(Data section begins)
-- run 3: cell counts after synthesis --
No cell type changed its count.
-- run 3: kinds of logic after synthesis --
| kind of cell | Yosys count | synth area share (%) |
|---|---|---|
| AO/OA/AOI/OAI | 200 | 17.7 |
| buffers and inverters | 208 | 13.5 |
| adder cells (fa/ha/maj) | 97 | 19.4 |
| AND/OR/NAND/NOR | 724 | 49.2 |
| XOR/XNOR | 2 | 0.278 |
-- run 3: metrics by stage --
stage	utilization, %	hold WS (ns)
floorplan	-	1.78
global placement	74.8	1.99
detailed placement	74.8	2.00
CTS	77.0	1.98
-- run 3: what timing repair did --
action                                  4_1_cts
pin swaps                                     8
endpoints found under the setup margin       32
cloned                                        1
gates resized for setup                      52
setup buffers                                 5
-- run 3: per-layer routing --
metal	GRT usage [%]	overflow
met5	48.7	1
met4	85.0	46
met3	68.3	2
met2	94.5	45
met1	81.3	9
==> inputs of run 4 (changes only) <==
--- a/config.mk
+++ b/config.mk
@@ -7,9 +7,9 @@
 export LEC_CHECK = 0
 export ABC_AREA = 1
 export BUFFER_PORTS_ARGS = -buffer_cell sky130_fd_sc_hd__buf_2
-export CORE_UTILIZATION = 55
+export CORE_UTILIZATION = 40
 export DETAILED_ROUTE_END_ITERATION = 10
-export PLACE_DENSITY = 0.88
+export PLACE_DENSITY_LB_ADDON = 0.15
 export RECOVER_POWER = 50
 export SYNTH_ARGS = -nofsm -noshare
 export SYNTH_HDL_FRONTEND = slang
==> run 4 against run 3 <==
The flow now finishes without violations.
### config.mk
export PLATFORM = sky130hd
export DESIGN_NAME = prefetcher_top
export DESIGN_NICKNAME = d
export VERILOG_FILES = /design/src/source/prefetch_pkg.sv /design/src/source/prefetch_controller.sv /design/src/source/prefetch_buffer.sv /design/src/source/prefetcher_top.sv
export SDC_FILE = /design/constraint.sdc
export NUM_CORES = 1
export LEC_CHECK = 0
export BUFFER_PORTS_ARGS = -buffer_cell sky130_fd_sc_hd__buf_4
export CAP_MARGIN = 20
export CELL_PAD_IN_SITES_DETAIL_PLACEMENT = 1
export CELL_PAD_IN_SITES_GLOBAL_PLACEMENT = 2
export CORE_MARGIN = 3
export CORE_UTILIZATION = 24
export CTS_BUF_LIST = sky130_fd_sc_hd__clkbuf_4 sky130_fd_sc_hd__clkbuf_8
export DETAILED_ROUTE_END_ITERATION = 10
export PLACE_DENSITY_LB_ADDON = 0.3
export SLEW_MARGIN = 20
export SYNTH_ARGS = -nofsm -noshare
export SYNTH_HDL_FRONTEND = slang
export SYNTH_HIERARCHICAL = 1
export SYNTH_SLANG_ARGS = --single-unit
### constraint.sdc
create_clock -name clk -period 6 [get_ports clk]
set_input_delay 0.6 -clock clk [delete_from_list [all_inputs] [get_ports clk]]
set_output_delay 0.6 -clock clk [all_outputs]
set_load 0.02 [all_outputs]
### src/source/prefetch_pkg.sv
`default_nettype none

package prefetch_pkg;

    // Line geometry.
    localparam int ADDR_BITS      = 16;
    localparam int WORD_BITS      = 16;
    localparam int WORDS_PER_LINE = 8;
    localparam int LINE_BITS      = WORD_BITS * WORDS_PER_LINE;
    localparam int OFFSET_BITS    = 4;   // Byte offset inside a line.
    localparam int LINE_ADDR_BITS = ADDR_BITS - OFFSET_BITS;

    typedef logic [ADDR_BITS-1:0]      addr_t;       // Byte address.
    typedef logic [LINE_BITS-1:0]      line_t;       // One cache line.
    typedef logic [LINE_ADDR_BITS-1:0] line_addr_t;  // Line number.

    // Instruction cache side.
    typedef struct packed {
        logic  read;
        addr_t address;
    } icache_req_t;

    typedef struct packed {
        logic  resp;
        line_t rdata;
    } icache_rsp_t;

    // L2 and physical memory side, same shape on both paths.
    typedef struct packed {
        logic       read;
        line_addr_t address;
    } mem_req_t;

    typedef struct packed {
        logic  resp;
        line_t rdata;
    } mem_rsp_t;

    typedef enum logic [1:0] {
        PROCESS_REQUEST = 2'd0,
        FETCH_LINE      = 2'd1,
        PREFETCH_LINE   = 2'd2
    } pf_state_t;

endpackage : prefetch_pkg

`default_nettype wire

### src/source/prefetch_controller.sv
`timescale 1ns/1ps
`default_nettype none

module prefetch_controller (
    input  wire  clk,
    input  wire  i_rst,

    // Request side.
    input  wire  i_read,
    input  wire  i_pf_hit,
    output logic o_icache_resp,

    // Buffer strobes.
    output logic o_load_pf_addr,
    output logic o_load_pf_line,
    output logic o_rdata_sel,

    // Memory paths.
    input  wire  i_l2_resp,
    output logic o_l2_read,
    input  wire  i_pmem_resp,
    output logic o_pmem_read
);

    import prefetch_pkg::*;

    pf_state_t state;
    pf_state_t next_state;

    logic req_hit;
    logic req_miss;

    assign req_hit  = i_read & i_pf_hit;
    assign req_miss = i_read & ~i_pf_hit;

    // Outputs and next state come from one decode of the current state.
    always_comb begin
        next_state     = state;
        o_load_pf_addr = 1'b0;
        o_load_pf_line = 1'b0;
        o_rdata_sel    = 1'b0;
        o_icache_resp  = 1'b0;
        o_l2_read      = 1'b0;
        o_pmem_read    = 1'b0;

        case (state)
            PROCESS_REQUEST: begin
                if (req_hit) begin
                    o_rdata_sel   = 1'b1;  // Answer from the buffer.
                    o_icache_resp = 1'b1;
                end else if (req_miss) begin
                    // Next line address is captured on entry to the fetch.
                    o_load_pf_addr = 1'b1;
                    next_state     = FETCH_LINE;
                end
            end

            FETCH_LINE: begin
                o_l2_read = 1'b1;
                if (i_l2_resp) begin
                    o_icache_resp = 1'b1;  // L2 data goes straight through.
                    next_state    = PREFETCH_LINE;
                end
            end

            PREFETCH_LINE: begin
                o_pmem_read = 1'b1;
                if (i_pmem_resp) begin
                    // Store only once the full line is on the bus.
                    o_load_pf_line = 1'b1;
                    if (req_miss) begin
                        o_load_pf_addr = 1'b1;
                        next_state     = FETCH_LINE;
                    end else begin
                        next_state = PROCESS_REQUEST;  // Idle, or served next cycle.
                    end
                end
            end

            default: begin
                next_state = PROCESS_REQUEST;
            end
        endcase
    end

    always_ff @(posedge clk) begin
        if (i_rst) begin
            state <= PROCESS_REQUEST;
        end else begin
            state <= next_state;
        end
    end

endmodule : prefetch_controller

`default_nettype wire

### src/source/prefetch_buffer.sv
`timescale 1ns/1ps
`default_nettype none

module prefetch_buffer (
    input  wire                     clk,
    input  wire                     i_rst,

    input  prefetch_pkg::addr_t     i_address,
    input  wire                     i_load_pf_addr,
    input  wire                     i_load_pf_line,
    input  wire                     i_rdata_sel,
    input  prefetch_pkg::line_t     i_l2_rdata,
    input  prefetch_pkg::line_t     i_pmem_rdata,

    output logic                    o_pf_hit,
    output prefetch_pkg::line_addr_t o_pf_line_addr,
    output prefetch_pkg::line_t     o_rdata
);

    import prefetch_pkg::*;

    line_addr_t req_line;
    line_addr_t pf_line_addr;
    line_t      pf_line;
    logic       pf_valid;
    logic       line_match;

    // Drop the byte offset; all compares work on line numbers.
    assign req_line = i_address[ADDR_BITS-1:OFFSET_BITS];

    // Address and data registers.
    always_ff @(posedge clk) begin
        if (i_load_pf_addr) begin
            pf_line_addr <= req_line + line_addr_t'(1);  // Next sequential line.
        end
        if (i_load_pf_line) begin
            pf_line <= i_pmem_rdata;
        end
    end

    // A new target address invalidates the old line, even when a
    // stale line lands in the same cycle.
    always_ff @(posedge clk) begin
        if (i_rst) begin
            pf_valid <= 1'b0;
        end else if (i_load_pf_addr) begin
            pf_valid <= 1'b0;
        end else if (i_load_pf_line) begin
            pf_valid <= 1'b1;
        end
    end

    assign line_match = (pf_line_addr == req_line);

    // A line being written this cycle counts as present, so the FSM can
    // decide where to go as the prefetch completes.
    assign o_pf_hit = (pf_valid | i_load_pf_line) & line_match;

    assign o_pf_line_addr = pf_line_addr;

    assign o_rdata = i_rdata_sel ? pf_line : i_l2_rdata;  // Buffer or L2 pass-through.

endmodule : prefetch_buffer

`default_nettype wire

### src/source/prefetcher_top.sv
`timescale 1ns/1ps
`default_nettype none

module prefetcher_top (
    input  wire                      clk,
    input  wire                      i_rst,

    // Instruction cache.
    input  prefetch_pkg::icache_req_t i_icache_req,
    output prefetch_pkg::icache_rsp_t o_icache_rsp,

    // L2 path, demand fetches.
    output prefetch_pkg::mem_req_t    o_l2_req,
    input  prefetch_pkg::mem_rsp_t    i_l2_rsp,

    // Physical memory path, prefetches.
    output prefetch_pkg::mem_req_t    o_pmem_req,
    input  prefetch_pkg::mem_rsp_t    i_pmem_rsp
);

    import prefetch_pkg::*;

    logic       pf_hit;
    logic       load_pf_addr;
    logic       load_pf_line;
    logic       rdata_sel;
    logic       icache_resp;
    logic       l2_read;
    logic       pmem_read;
    line_addr_t pf_line_addr;
    line_t      rdata;

    prefetch_controller u_controller (
        .clk            (clk),
        .i_rst          (i_rst),
        .i_read         (i_icache_req.read),
        .i_pf_hit       (pf_hit),
        .o_icache_resp  (icache_resp),
        .o_load_pf_addr (load_pf_addr),
        .o_load_pf_line (load_pf_line),
        .o_rdata_sel    (rdata_sel),
        .i_l2_resp      (i_l2_rsp.resp),
        .o_l2_read      (l2_read),
        .i_pmem_resp    (i_pmem_rsp.resp),
        .o_pmem_read    (pmem_read)
    );

    prefetch_buffer u_buffer (
        .clk            (clk),
        .i_rst          (i_rst),
        .i_address      (i_icache_req.address),
        .i_load_pf_addr (load_pf_addr),
        .i_load_pf_line (load_pf_line),
        .i_rdata_sel    (rdata_sel),
        .i_l2_rdata     (i_l2_rsp.rdata),
        .i_pmem_rdata   (i_pmem_rsp.rdata),
        .o_pf_hit       (pf_hit),
        .o_pf_line_addr (pf_line_addr),
        .o_rdata        (rdata)
    );

    // Response back to the cache.
    assign o_icache_rsp.resp  = icache_resp;
    assign o_icache_rsp.rdata = rdata;

    // Demand fetch asks L2 for the line the cache is holding up.
    assign o_l2_req.read    = l2_read;
    assign o_l2_req.address = i_icache_req.address[ADDR_BITS-1:OFFSET_BITS];

    // Prefetch goes to memory for the stored next line.
    assign o_pmem_req.read    = pmem_read;
    assign o_pmem_req.address = pf_line_addr;

endmodule : prefetcher_top

`default_nettype wire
(Data section ends)
* [Required work]
In the entries above, find the line with "-- run 3: what" and the line with "run 4 against", then restate word for word both of them and every line between, with nothing more.

* [Result]
-- run 3: what timing repair did --
action                                  4_1_cts
pin swaps                                     8
endpoints found under the setup margin       32
cloned                                        1
gates resized for setup                      52
setup buffers                                 5
-- run 3: per-layer routing --
metal	GRT usage [%]	overflow
met5	48.7	1
met4	85.0	46
met3	68.3	2
met2	94.5	45
met1	81.3	9
==> inputs of run 4 (changes only) <==
--- a/config.mk
+++ b/config.mk
@@ -7,9 +7,9 @@
 export LEC_CHECK = 0
 export ABC_AREA = 1
 export BUFFER_PORTS_ARGS = -buffer_cell sky130_fd_sc_hd__buf_2
-export CORE_UTILIZATION = 55
+export CORE_UTILIZATION = 40
 export DETAILED_ROUTE_END_ITERATION = 10
-export PLACE_DENSITY = 0.88
+export PLACE_DENSITY_LB_ADDON = 0.15
 export RECOVER_POWER = 50
 export SYNTH_ARGS = -nofsm -noshare
 export SYNTH_HDL_FRONTEND = slang
==> run 4 against run 3 <==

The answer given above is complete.